= Dataset records =
$ cat src/rtl/rotate_req_pipe.sv
// Back-pressurable rotate unit: a request FIFO feeds an external combinational
// circular shifter, and the shifter result is captured into a registered output stage.
module rotate_req_pipe #(
    parameter int DEPTH = 4,
    parameter int CNT_W = $clog2(DEPTH + 2)
) (
    input  logic             clk,
    input  logic             rst_n,
    input  logic             req_valid,
    output logic             req_ready,
    input  logic [31:0]      req_data,
    input  logic [4:0]       req_amt,
    input  logic             req_dir,
    output logic [31:0]      rot_in_data,
    output logic [4:0]       rot_shift_amt,
    output logic             rot_dir,
    input  logic [31:0]      rot_out_data,
    output logic             rsp_valid,
    input  logic             rsp_ready,
    output logic [31:0]      rsp_data,
    output logic [CNT_W-1:0] occupancy
);
    localparam int PTR_W = $clog2(DEPTH);
    localparam int ENT_W = 38;

    logic [ENT_W-1:0] mem_q [DEPTH];
    logic [PTR_W-1:0] wr_ptr_q, wr_ptr_d;
    logic [PTR_W-1:0] rd_ptr_q, rd_ptr_d;
    logic [CNT_W-1:0] count_q, count_d;
    logic             rsp_valid_q, rsp_valid_d;
    logic [31:0]      rsp_data_q, rsp_data_d;
    logic             full, nonempty, push, load;
    logic [ENT_W-1:0] head;

    always_comb begin
        full     = (count_q == CNT_W'(DEPTH));
        nonempty = (count_q != '0);
        // Gating with rst_n keeps the input closed for the whole reset window.
        req_ready = rst_n && !full;
        push     = req_valid && req_ready;
        load     = nonempty && (!rsp_valid_q || rsp_ready);
        head     = nonempty ? mem_q[rd_ptr_q] : '0;
    end

    assign rot_dir       = head[37];
    assign rot_shift_amt = head[36:32];
    assign rot_in_data   = head[31:0];

    always_comb begin
        wr_ptr_d    = push ? wr_ptr_q + PTR_W'(1) : wr_ptr_q;
        rd_ptr_d    = load ? rd_ptr_q + PTR_W'(1) : rd_ptr_q;
        count_d     = count_q;
        rsp_valid_d = rsp_valid_q;
        rsp_data_d  = rsp_data_q;
        case ({push, load})
            2'b10:   count_d = count_q + CNT_W'(1);
            2'b01:   count_d = count_q - CNT_W'(1);
            default: count_d = count_q;
        endcase
        if (load) begin
            rsp_valid_d = 1'b1;
            rsp_data_d  = rot_out_data;
        end else if (rsp_ready) begin
            rsp_valid_d = 1'b0;
        end
    end

    always_ff @(posedge clk or negedge rst_n) begin
        if (!rst_n) begin
            wr_ptr_q    <= '0;
            rd_ptr_q    <= '0;
            count_q     <= '0;
            rsp_valid_q <= 1'b0;
            rsp_data_q  <= '0;
        end else begin
            wr_ptr_q    <= wr_ptr_d;
            rd_ptr_q    <= rd_ptr_d;
            count_q     <= count_d;
            rsp_valid_q <= rsp_valid_d;
            rsp_data_q  <= rsp_data_d;
        end
    end

    // Storage is plain data; validity is tracked entirely by the pointers and count.
    always_ff @(posedge clk) begin
        if (push) begin
            mem_q[wr_ptr_q] <= {req_dir, req_amt, req_data};
        end
    end

    assign rsp_valid = rsp_valid_q;
    assign rsp_data  = rsp_data_q;
    assign occupancy = count_q + CNT_W'(rsp_valid_q);
endmodule

$ cat config.mk
export PLATFORM = sky130hd
export DESIGN_NAME = rotate_req_pipe
export DESIGN_NICKNAME = d
export VERILOG_FILES = /design/src/rtl/rotate_req_pipe.sv
export SDC_FILE = /design/constraint.sdc
export NUM_CORES = 1
export LEC_CHECK = 0
export ABC_AREA = 1
export CORE_ASPECT_RATIO = 1.25
export CORE_MARGIN = 2
export CORE_UTILIZATION = 53
export CTS_CLUSTER_DIAMETER = 60
export DETAILED_ROUTE_END_ITERATION = 8
export GPL_ROUTABILITY_DRIVEN = 1
export PLACE_DENSITY = 0.84
export SLEW_MARGIN = 20
export SYNTH_ARGS = -nofsm -noshare
export SYNTH_HDL_FRONTEND = slang
export SYNTH_SLANG_ARGS = --single-unit
$ cat constraint.sdc
create_clock -name clk -period 3.8 [get_ports clk]
set_input_delay 0.38 -clock clk [delete_from_list [all_inputs] [get_ports clk]]
set_output_delay 0.38 -clock clk [all_outputs]
set_load 0.1 [all_outputs]
==> summary.txt, run 1 <==
Finish
  • Layout Cells excl Fill: 1,162
  • Post-route cell area: 10,300 um2
  • # diodes: 0
  • Share of layout cells above drive strength 1: 0.0954
  • Nets@finish: 1,023
  • Fillers: 1,088
  • Area grow syn2layout: 25.9%

Placed design
  • Pre-CTS setup slack: 991 ps
  • Placed Area: 9800 um2
  • PortBufs: 148
  • Routability cong.: 0.786
  • Placed insts: 1,130
  • HPWL Detailed: 10.8 mm

Routing
  • Wirelength per Cell: 14.9 um
  • Initial detailed-routing violation count: 299
  • Post-route DRC: 0
  • Drt pass-1 iters: 5
  • Antenna Nets Post-Route: 0
  • Total Routed Length: 17.3 mm
  • Via density: 4.90
  • DR vias: 5,697

Clocking
  • Post-CTS setup buffers: 0
  • CTS root buf: clkbuf_16
  • # hold bufs at CTS: 0
  • Skew-Pair Late Insertion Delay: 410 ps
  • CTS tree: built
  • Clk slew on worst S/H paths: 70 ps
  • Post_cts resized: 0
  • H-tree depth: 4
  • CTS Buf Count: 17
  • Clock buffer depth: 2
  • CTS Sinks: 192

Run
  • Max-cap violation count: 0

Timing
  • Worst Tran Pin Value: 1020 ps
  • Final setup viols: 0
  • Worst slew margin: 0.315
  • Max-slew violations: 0
  • Final hold vios: 0
  • Crit path time final: 2820 ps
  • Setup TNS Final: 0 ps
  • RSZ-0062 raised after global routing: false
  • Maximum clock frequency: 355 MHz
  • Clk_skew: 9.47 ps
  • Period utilisation layout: 0.742
  • Final worst setup slack: 981 ps

Die
  • Die area: 16,500 um2
  • Die X: 115 um
  • Core Area: 15,100 um2
  • Cell Rows: 50
  • Die Y: 143 um
  • Initial Util: 0.545
  • Ports: 149

GRT
  • Initial antenna violation count: 0
  • First-pass GRT wire length: 28.0 mm
  • GR Util All Layers: 0.222
  • Global route total overflow: 0
  • Pin count of the biggest net entering global routing: 79
  • Number of global-route vias before repair: 5,889

Worst setup path
  • Critical path fanouts, max: 3
  • Critical path arrival: 2440 ps
  • Critical Path Sink Type: primary output
  • Setup CP Type: reg2out
  • Req. time, crit path: 3420 ps
  • Crit start category: flop

Synthesis
  • Syn. warnings: 0
  • Synth Net Count: 882
  • Syn Inst Count: 800
  • Distinct cells, synth: 21
  • Post-Synthesis Cell Area: 8220 um2
  • Syn avg cell area: 10.3 um2
  • Share of the yosys chip area belonging to registers: 0.677
  • Yosys reg bits: 192

Run status
  • Status: finished, final reports clean

Min path
  • Hold crit path type: in2async
cell usage after synthesis:
library cell	number	share of area
nand2_1	262	0.12
inv_1	165	0.075
edfxtp_1	152	0.56
nand3_1	80	0.049
dfrtp_1	40	0.12
a21oi_1	38	0.023
buf_2	14	0.0085
buf_6	10	0.014
clkbuf_1	8	0.0037
ha_1	7	0.011
buf_4	4	0.0037
inv_2	4	0.0018
nor2_1	4	0.0018
nand4_1	3	0.0023
o21ai_0	2	0.0012
xnor2_1	2	0.0021
and2_1	1	0.00076
fa_1	1	0.0024
nand2_4	1	0.0014
nand3_2	1	0.0012
xor2_1	1	0.0011
sequential cells by signal, indices dropped and copies added (netlist names):
name / flops
mem_q: 152
rsp_data: 32
count_q: 3
rd_ptr_q: 2
wr_ptr_q: 2
rsp_valid: 1
layout make-up:
type,instances,area (um2),area share
Clock buffer,22,475,0.0459
Clock inverter,10,75.1,0.00725
Inverter,169,634,0.0613
Multi-Input combinational cell,403,1810,0.175
Sequential cell,192,5570,0.538
Tap cell,208,260,0.0251
Timing Repair Buffer,158,1530,0.148
layer usage:
metal / up-vias / routed length [um] / GRT usage
met4: 0 / 259 / 0.0691
li1: 2786 / - / -
met3: 21 / 1420 / 0.0637
met1: 2655 / 6680 / 0.253
met2: 235 / 9000 / 0.400
met5: - / 0 / 0
cell families (layout without fill, tap and decap cells):
family / Yosys count / after routing / synth area share
compound gates: 40 / 40 / 0.0243
fa+ha+maj: 8 / 8 / 0.0131
buf+inv: 205 / 359 / 0.107
xor+xnor: 3 / 3 / 0.00320
simple gates: 352 / 352 / 0.176
flops: 192 / 192 / 0.677
through the flow:
step | hold slack (ps) | utilization
final | 52.1 | 0.686
after floorplan | 84.4 | -
after detailed placement | 465 | 0.650
after global placement | 464 | 0.650
after CTS | 53.8 | 0.686
after global routing | 90.0 | 0.686
critical path, stage by stage, from the launching register on:
cell	delay [ps]
dfrtp_1	400
ha_1	200
ha_1	280
clkdlybuf4s50_1	1140
cells in the final DEF (no fill, tap or decap), drive strengths merged, types with 7 or more instances in the layout:
| cell type | n |
|---|---|
| edfxtp | 152 |
| nand2 | 263 |
| a21oi | 38 |
| nand3 | 81 |
| clkbuf | 22 |
| ha | 7 |
| clkdlybuf4s50 | 107 |
| inv | 174 |
| buf | 51 |
| dfrtp | 40 |
path summary, 6_finish.rpt:
kind,slack [ps],cells after the start,end,start
max in group asynchronous,3360,2,rd_ptr_q[1]$_DFFE_PN0P_,rst_n
worst min register to register,480,2,rsp_data[25]$_DFFE_PN0P_,rsp_data[25]$_DFFE_PN0P_
worst min-delay path,50,2,rsp_data[23]$_DFFE_PN0P_,rst_n
worst max-delay path,980,3,occupancy[1],rsp_valid$_DFFE_PN0P_
worst max register to register,1360,11,count_q[2]$_DFFE_PN0P_,count_q[0]$_DFFE_PN0P_
min in group clk,480,2,rsp_data[25]$_DFFE_PN0P_,rsp_data[25]$_DFFE_PN0P_
Power of run 1 is left out: the tool's default activity adds up to more than one toggle a clock period on the data nets, which glitch-free logic cannot reach.
==> run 2, diff against run 1 <==
- clock period: 3.8 -> 2.9 ns (I/O delays scaled with it)
==> run 2 against run 1 <==
Compared with the run above: cell count is 0.60% higher; global-route usage is 0.42 points higher; design area is 4.2% higher; critical path depth is 3 higher; routed wire length is 1.5% higher; via count is 0.97% higher; core utilization is 2.9 points higher; first-iteration DRC count is 2.7% higher; count of clock-buffer cells in the layout is 4 lower; flip-flop and latch count stayed put; sequential share of layout area is 2.2 points lower; clock skew is 4.3 ps higher.
==> summary.txt, run 2 (synthesis results as in run 1) <==
Run status
  • Status: finished, final reports clean

Worst setup path
  • Crit-path cells: inv_2 > buf_4 > nand2_1 > nand3_1 > a21oi_1 > buf_12
  • Crit start category: flop
  • Worst path buffer plus inverter count: 3
  • Req. time, crit path: 2610 ps
  • Worst path max stage delay: 630 ps
  • Critical path fanouts, max: 51
  • CP top delay family: buffers and inverters
  • Critical path arrival: 2370 ps
  • Slowest CP cell: dfrtp_2
  • Reg2reg path depth: 11
  • Setup CP Type: reg2out
  • Critical Path Sink Type: primary output
  • Crit path depth: 6

Die
  • Die X: 115 um
  • Core Area: 15,100 um2
  • Die Y: 143 um
  • Die area: 16,500 um2
  • Cell Rows: 50
  • Initial Util: 0.545
  • Ports: 149

Min path
  • Hold depth: 3
  • Hold crit path type: in2reg

Finish
  • # diodes: 0
  • Largest reg by FF count: mem_q
  • Most frequent cells in the layout: 262 x nand2_1, 165 x inv_1, 152 x edfxtp_1
  • Layout Cells excl Fill: 1,169
  • Nets@finish: 1,030
  • Largest register FFs: 152
  • Share of layout cells above drive strength 1: 0.140
  • Commonest non-fill, non-tap cell in the layout: nand2_1
  • Area grow syn2layout: 31.2%

Clocking
  • Skew-Pair Late Insertion Delay: 420 ps
  • CTS Buf Count: 17
  • Clock buffer depth: 2
  • CTS tree: built
  • H-tree depth: 4
  • Clk slew on worst S/H paths: 70 ps
  • CTS root buf: clkbuf_16
  • CTS Sinks: 192

Routing
  • Drt pass-1 iters: 4
  • Post-route DRC: 0
  • Wirelength per Cell: 15.1 um
  • Antenna Nets Post-Route: 0
  • Via density: 4.92
  • Total Routed Length: 17.6 mm
  • Initial detailed-routing violation count: 307
  • DR vias: 5,752

Timing
  • Max-slew violations: 0
  • Final setup viols: 0
  • Final hold vios: 0
  • Clk_skew: 13.8 ps
  • Worst Tran Pin Value: 652 ps
  • Crit path time final: 2660 ps
  • Period utilisation layout: 0.919
  • Worst slew margin: 0.564
  • RSZ-0062 raised after global routing: false
  • Maximum clock frequency: 375 MHz
  • Setup TNS Final: 0 ps

GRT
  • Met2 GRT Util: 0.397
  • Pin count of the biggest net entering global routing: 59
  • Most Crowded Layer GR: met2
  • GR Util All Layers: 0.227
  • Global route total overflow: 0
  • Met1 global-route usage: 0.262
  • M3 GR Usage: 0.0666
  • Number of global-route vias before repair: 5,978
  • First-pass GRT wire length: 28.5 mm
  • Initial antenna violation count: 0

Run
  • Max-cap violation count: 0

Placed design
  • Routability cong.: 0.719
  • HPWL Detailed: 11.1 mm
  • PortBufs: 148
  • Placed insts: 1,136
run 2: cell types whose count changed in the layout (fill, tap and decap cells not counted), moves of 2 or more:
cell	previous run	this run
clkinvlp_4	0	2
clkdlybuf4s50_1	107	72
buf_4	44	49
inv_6	3	5
buf_12	6	42
clkbuf_1	3	1
run 2: layer usage:
layer  share of wire  vias up
met5               0        -
met4           0.020        0
met3           0.072       30
met2            0.53      234
met1            0.38     2691
li1                -     2797
run 2: worst reg2reg max path: stages, from the launching register on:
cell     delay, ps
dfrtp_1        410
inv_1          140
nand3_1        160
nand3_1        100
buf_4          200
ha_1           180
inv_1           60
fa_1           380
nand2_1        100
nand3_1         80
nand2_1         70
nand2_1         50
run 2: what timing repair did:
item                      4_1_cts  5_1_grt
setup buffers                   0        0
hold endpoints to repair       40        0
hold buffers                    1        0
resized for setup               0        0
run 2: area by class of cell:
class	count	area (um2)
Clock buffer	18	429
Sequential cell	192	5570
Tap cell	208	260
Timing Repair Buffer	165	1940
Clock inverter	14	133
Fill cell	1021	4290
Inverter	169	634
Multi-Input combinational cell	403	1820
run 2: final timing paths:
check / start / endpoint / slack (ps)
worst min-delay path: rot_out_data[6] / rsp_data[6]$_DFFE_PN0P_ / 400
min in group asynchronous: rst_n / rsp_data[22]$_DFFE_PN0P_ / 490
worst max-delay path: rd_ptr_q[0]$_DFFE_PN0P_ / rot_in_data[31] / 240
max in group asynchronous: rst_n / rd_ptr_q[1]$_DFFE_PN0P_ / 2020
worst min register to register: rsp_data[15]$_DFFE_PN0P_ / rsp_data[15]$_DFFE_PN0P_ / 480
worst max register to register: count_q[0]$_DFFE_PN0P_ / count_q[2]$_DFFE_PN0P_ / 840
run 2: stage by stage:
stage / worst slack, ps / utilization / hold slack, ps / instance area (um2)
6_report: 235 / 0.715 / 401 / 10800
5_1_grt: 71.0 / 0.715 / 387 / 10800
2_1_floorplan: 51.8 / - / -5.59 / 8230
3_5_place_dp: 675 / 0.677 / 409 / 10200
4_1_cts: 221 / 0.715 / 390 / 10800
3_3_place_gp: 761 / 0.677 / 404 / 10200
Power of run 2 is left out for the same reason.
==> run 3, diff against run 2 <==
- SKIP_CTS_REPAIR_TIMING: not set -> 1
- SKIP_LAST_GASP: not set -> 1
- clock period: 2.9 -> 2.55 ns (I/O delays scaled with it)
==> run 3 against run 2 <==
Compared with the run above: via count fell by 0.57%; flip-flop and latch count did not move; global-route usage fell by 0.71 points; worst setup slack got worse by 12 ps; sequential share of layout area fell by 0.99 points; design area rose by 1.9%; clock skew fell by 2.9 ps; first-iteration DRC count rose by 27%; critical path depth did not move; cell count barely moved; routed wire length fell by 2.7%.
==> summary.txt, run 3 (synthesis results as in run 1) <==
Timing
  • Worst Tran Pin Value: 566 ps
  • RSZ-0062 raised after global routing: false
  • Clk_skew: 10.9 ps
  • Crit path time final: 2330 ps
  • Final setup viols: 0
  • Hold_ws: 360 ps
  • Period utilisation layout: 0.913
  • Final hold vios: 0
  • Maximum clock frequency: 430 MHz
  • Max-slew violations: 0
  • Worst slew margin: 0.623

Worst setup path
  • Crit-path cells: inv_2 > buf_4 > nand2_1 > nand3_1 > a21oi_2 > buf_12
  • CP top delay family: buffers and inverters
  • Worst path max stage delay: 410 ps
  • Req. time, crit path: 2300 ps
  • Slowest CP cell: dfrtp_2
  • Critical Path Sink Type: primary output
  • Critical path arrival: 2070 ps
  • Crit path depth: 6
  • Worst path buffer plus inverter count: 3
  • Setup CP Type: reg2out
  • Crit start category: flop
  • Critical path fanouts, max: 25
  • Reg2reg path depth: 10

Min path
  • Hold crit path type: in2reg
  • Hold depth: 3

GRT
  • Most Crowded Layer GR: met2
  • M3 GR Usage: 0.0641
  • Pin count of the biggest net entering global routing: 55
  • Met2 GRT Util: 0.393
  • Number of global-route vias before repair: 5,677
  • First-pass GRT wire length: 27.3 mm
  • GR Util All Layers: 0.219
  • Global route total overflow: 0
  • Met1 global-route usage: 0.244
  • Initial antenna violation count: 0

Clocking
  • Clk slew on worst S/H paths: 70 ps
  • CTS Sinks: 192
  • CTS root buf: clkbuf_16
  • CTS tree: built
  • CTS Buf Count: 17
  • Clock buffer depth: 2
  • Skew-Pair Late Insertion Delay: 420 ps
  • H-tree depth: 4

Run status
  • Status: finished, final reports clean

Finish
  • Final Core Density: 0.729
  • # diodes: 0
  • Largest register FFs: 152
  • Nets@finish: 1,031
  • Commonest non-fill, non-tap cell in the layout: nand2_1
  • Share of layout cells above drive strength 1: 0.181
  • Most frequent cells in the layout: 262 x nand2_1, 165 x inv_1, 152 x edfxtp_1
  • Largest reg by FF count: mem_q
  • Area grow syn2layout: 33.7%

Routing
  • Wirelength per Cell: 14.6 um
  • Antenna Nets Post-Route: 0
  • Total Routed Length: 17.1 mm
  • Initial detailed-routing violation count: 389
  • DR vias: 5,719
  • Post-route DRC: 0
  • Via density: 4.89
  • Drt pass-1 iters: 4

Die
  • Ports: 149
  • Initial Util: 0.545
  • Die X: 115 um
  • Core Area: 15,100 um2
  • Die area: 16,500 um2
  • Cell Rows: 50
  • Die Y: 143 um

Placed design
  • PortBufs: 148
  • Routability cong.: 0.759
  • HPWL Detailed: 10.9 mm

Run
  • Max-cap violation count: 0
[run 3: per-layer routing]
metal | share of wire | vias up
met5 | 0 | -
met3 | 0.070 | 23
met4 | 0.015 | 0
met1 | 0.37 | 2685
li1 | - | 2807
met2 | 0.55 | 204
[run 3: layout make-up]
cell class	instances	area (um2)
Sequential cell	192	5570
Fill cell	955	4080
Multi-Input combinational cell	403	1960
Timing Repair Buffer	166	1980
Tap cell	208	260
Clock buffer	18	429
Inverter	169	634
Clock inverter	14	168
[run 3: worst paths after layout]
check                                         start                        to  slack (ps)
max                         rd_ptr_q[0]$_DFFE_PN0P_           rot_in_data[28]         220
min                                rot_out_data[31]  rsp_data[31]$_DFFE_PN0P_         360
max reg2reg                  count_q[0]$_DFFE_PN0P_    count_q[2]$_DFFE_PN0P_         690
min reg2reg                rsp_data[31]$_DFFE_PN0P_  rsp_data[31]$_DFFE_PN0P_         490
max in group asynchronous                     rst_n   rd_ptr_q[1]$_DFFE_PN0P_        1720
min in group asynchronous                     rst_n  rsp_data[31]$_DFFE_PN0P_         450
[run 3: metrics by stage]
stage | instances | TNS [ps] | worst slack [ps] | cell area, um2
6_report | 1170 | 0 | 223 | 11000
5_1_grt | 1170 | 0 | 87.6 | 11000
4_1_cts | 1169 | 0 | 202 | 11000
3_5_place_dp | 1137 | 0 | 573 | 10400
3_3_place_gp | 1137 | 0 | 595 | 10400
2_1_floorplan | 800 | -45330 | -298 | 8370
[run 3: worst min-delay path, delay by kind of cell]
kind	cells	cell delay (ps)
buffers and inverters	1	390
AND/OR/NAND/NOR	2	100
Power of run 3 is left out for the same reason.
===== config.mk =====
export PLATFORM = sky130hd
export DESIGN_NAME = vga_timing_gen
export DESIGN_NICKNAME = d
export VERILOG_FILES = /design/src/rtl/vga_timing_pkg.sv /design/src/rtl/vga_tick_div.sv /design/src/rtl/vga_timing_gen.sv
export SDC_FILE = /design/constraint.sdc
export NUM_CORES = 1
export LEC_CHECK = 0
export CORE_MARGIN = 3
export CORE_UTILIZATION = 56
export DETAILED_ROUTE_END_ITERATION = 8
export PLACE_DENSITY = 0.84
export SETUP_SLACK_MARGIN = 0.1
export SYNTH_ARGS = -nofsm -noshare
export SYNTH_HDL_FRONTEND = slang
export SYNTH_SLANG_ARGS = --single-unit

===== constraint.sdc =====
create_clock -name clk -period 3.9 [get_ports clk]
set_input_delay 1.17 -clock clk [delete_from_list [all_inputs] [get_ports clk]]
set_output_delay 1.17 -clock clk [all_outputs]
set_load 0.05 [all_outputs]

===== src/rtl/vga_timing_pkg.sv =====
// Default 640x480@60 timing constants and shared helpers for the VGA timing path.
// Coordinates are unsigned COORD_W-bit counts throughout.
package vga_timing_pkg;

   localparam int COORD_W = 10;

   localparam int DEF_H_DISPLAY = 640;
   localparam int DEF_H_FRONT   = 16;
   localparam int DEF_H_SYNC    = 96;
   localparam int DEF_H_BACK    = 48;

   localparam int DEF_V_DISPLAY = 480;
   localparam int DEF_V_FRONT   = 10;
   localparam int DEF_V_SYNC    = 2;
   localparam int DEF_V_BACK    = 33;

   localparam int DEF_TICK_DIV  = 4;

   localparam int DEF_H_TOTAL = DEF_H_DISPLAY + DEF_H_FRONT + DEF_H_SYNC + DEF_H_BACK;
   localparam int DEF_V_TOTAL = DEF_V_DISPLAY + DEF_V_FRONT + DEF_V_SYNC + DEF_V_BACK;

   // Inclusive window test on an unsigned coordinate.
   function automatic logic in_window(input logic [COORD_W-1:0] v, input int lo, input int hi);
      return (int'(v) >= lo) && (int'(v) <= hi);
   endfunction

endpackage


===== src/rtl/vga_tick_div.sv =====
// Pixel-enable divider: one-clk p_tick every TICK_DIV clks, high while the
// phase counter sits at TICK_DIV-1.
module vga_tick_div #(
   parameter int TICK_DIV = 4
) (
   input  logic clk,
   input  logic reset,
   output logic p_tick
);

   localparam int               CNT_W    = $clog2(TICK_DIV);
   localparam logic [CNT_W-1:0] CNT_LAST = CNT_W'(TICK_DIV - 1);

   logic [CNT_W-1:0] cnt;
   logic [CNT_W-1:0] cnt_next;

   always_comb begin
      cnt_next = (cnt == CNT_LAST) ? '0 : cnt + 1'b1;
   end

   // NOTE: state is updated with non-blocking assignments so every flop samples
   // pre-edge values, regardless of statement order.
   always_ff @(posedge clk or negedge reset) begin
      if (!reset) begin
         cnt    <= '0;
         p_tick <= 1'b0;
      end else begin
         cnt    <= cnt_next;
         p_tick <= (cnt_next == CNT_LAST);
      end
   end

endmodule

= Problem to solve =
Look in the material above for the line with "PTR_W'(1) : rd_ptr_q;" and the line with "assign occupancy = count_q", and transcribe exactly those lines and all lines between them, nothing more.

= Task output =
        rd_ptr_d    = load ? rd_ptr_q + PTR_W'(1) : rd_ptr_q;
        count_d     = count_q;
        rsp_valid_d = rsp_valid_q;
        rsp_data_d  = rsp_data_q;
        case ({push, load})
            2'b10:   count_d = count_q + CNT_W'(1);
            2'b01:   count_d = count_q - CNT_W'(1);
            default: count_d = count_q;
        endcase
        if (load) begin
            rsp_valid_d = 1'b1;
            rsp_data_d  = rot_out_data;
        end else if (rsp_ready) begin
            rsp_valid_d = 1'b0;
        end
    end

    always_ff @(posedge clk or negedge rst_n) begin
        if (!rst_n) begin
            wr_ptr_q    <= '0;
            rd_ptr_q    <= '0;
            count_q     <= '0;
            rsp_valid_q <= 1'b0;
            rsp_data_q  <= '0;
        end else begin
            wr_ptr_q    <= wr_ptr_d;
            rd_ptr_q    <= rd_ptr_d;
            count_q     <= count_d;
            rsp_valid_q <= rsp_valid_d;
            rsp_data_q  <= rsp_data_d;
        end
    end

    // Storage is plain data; validity is tracked entirely by the pointers and count.
    always_ff @(posedge clk) begin
        if (push) begin
            mem_q[wr_ptr_q] <= {req_dir, req_amt, req_data};
        end
    end

    assign rsp_valid = rsp_valid_q;
    assign rsp_data  = rsp_data_q;
    assign occupancy = count_q + CNT_W'(rsp_valid_q);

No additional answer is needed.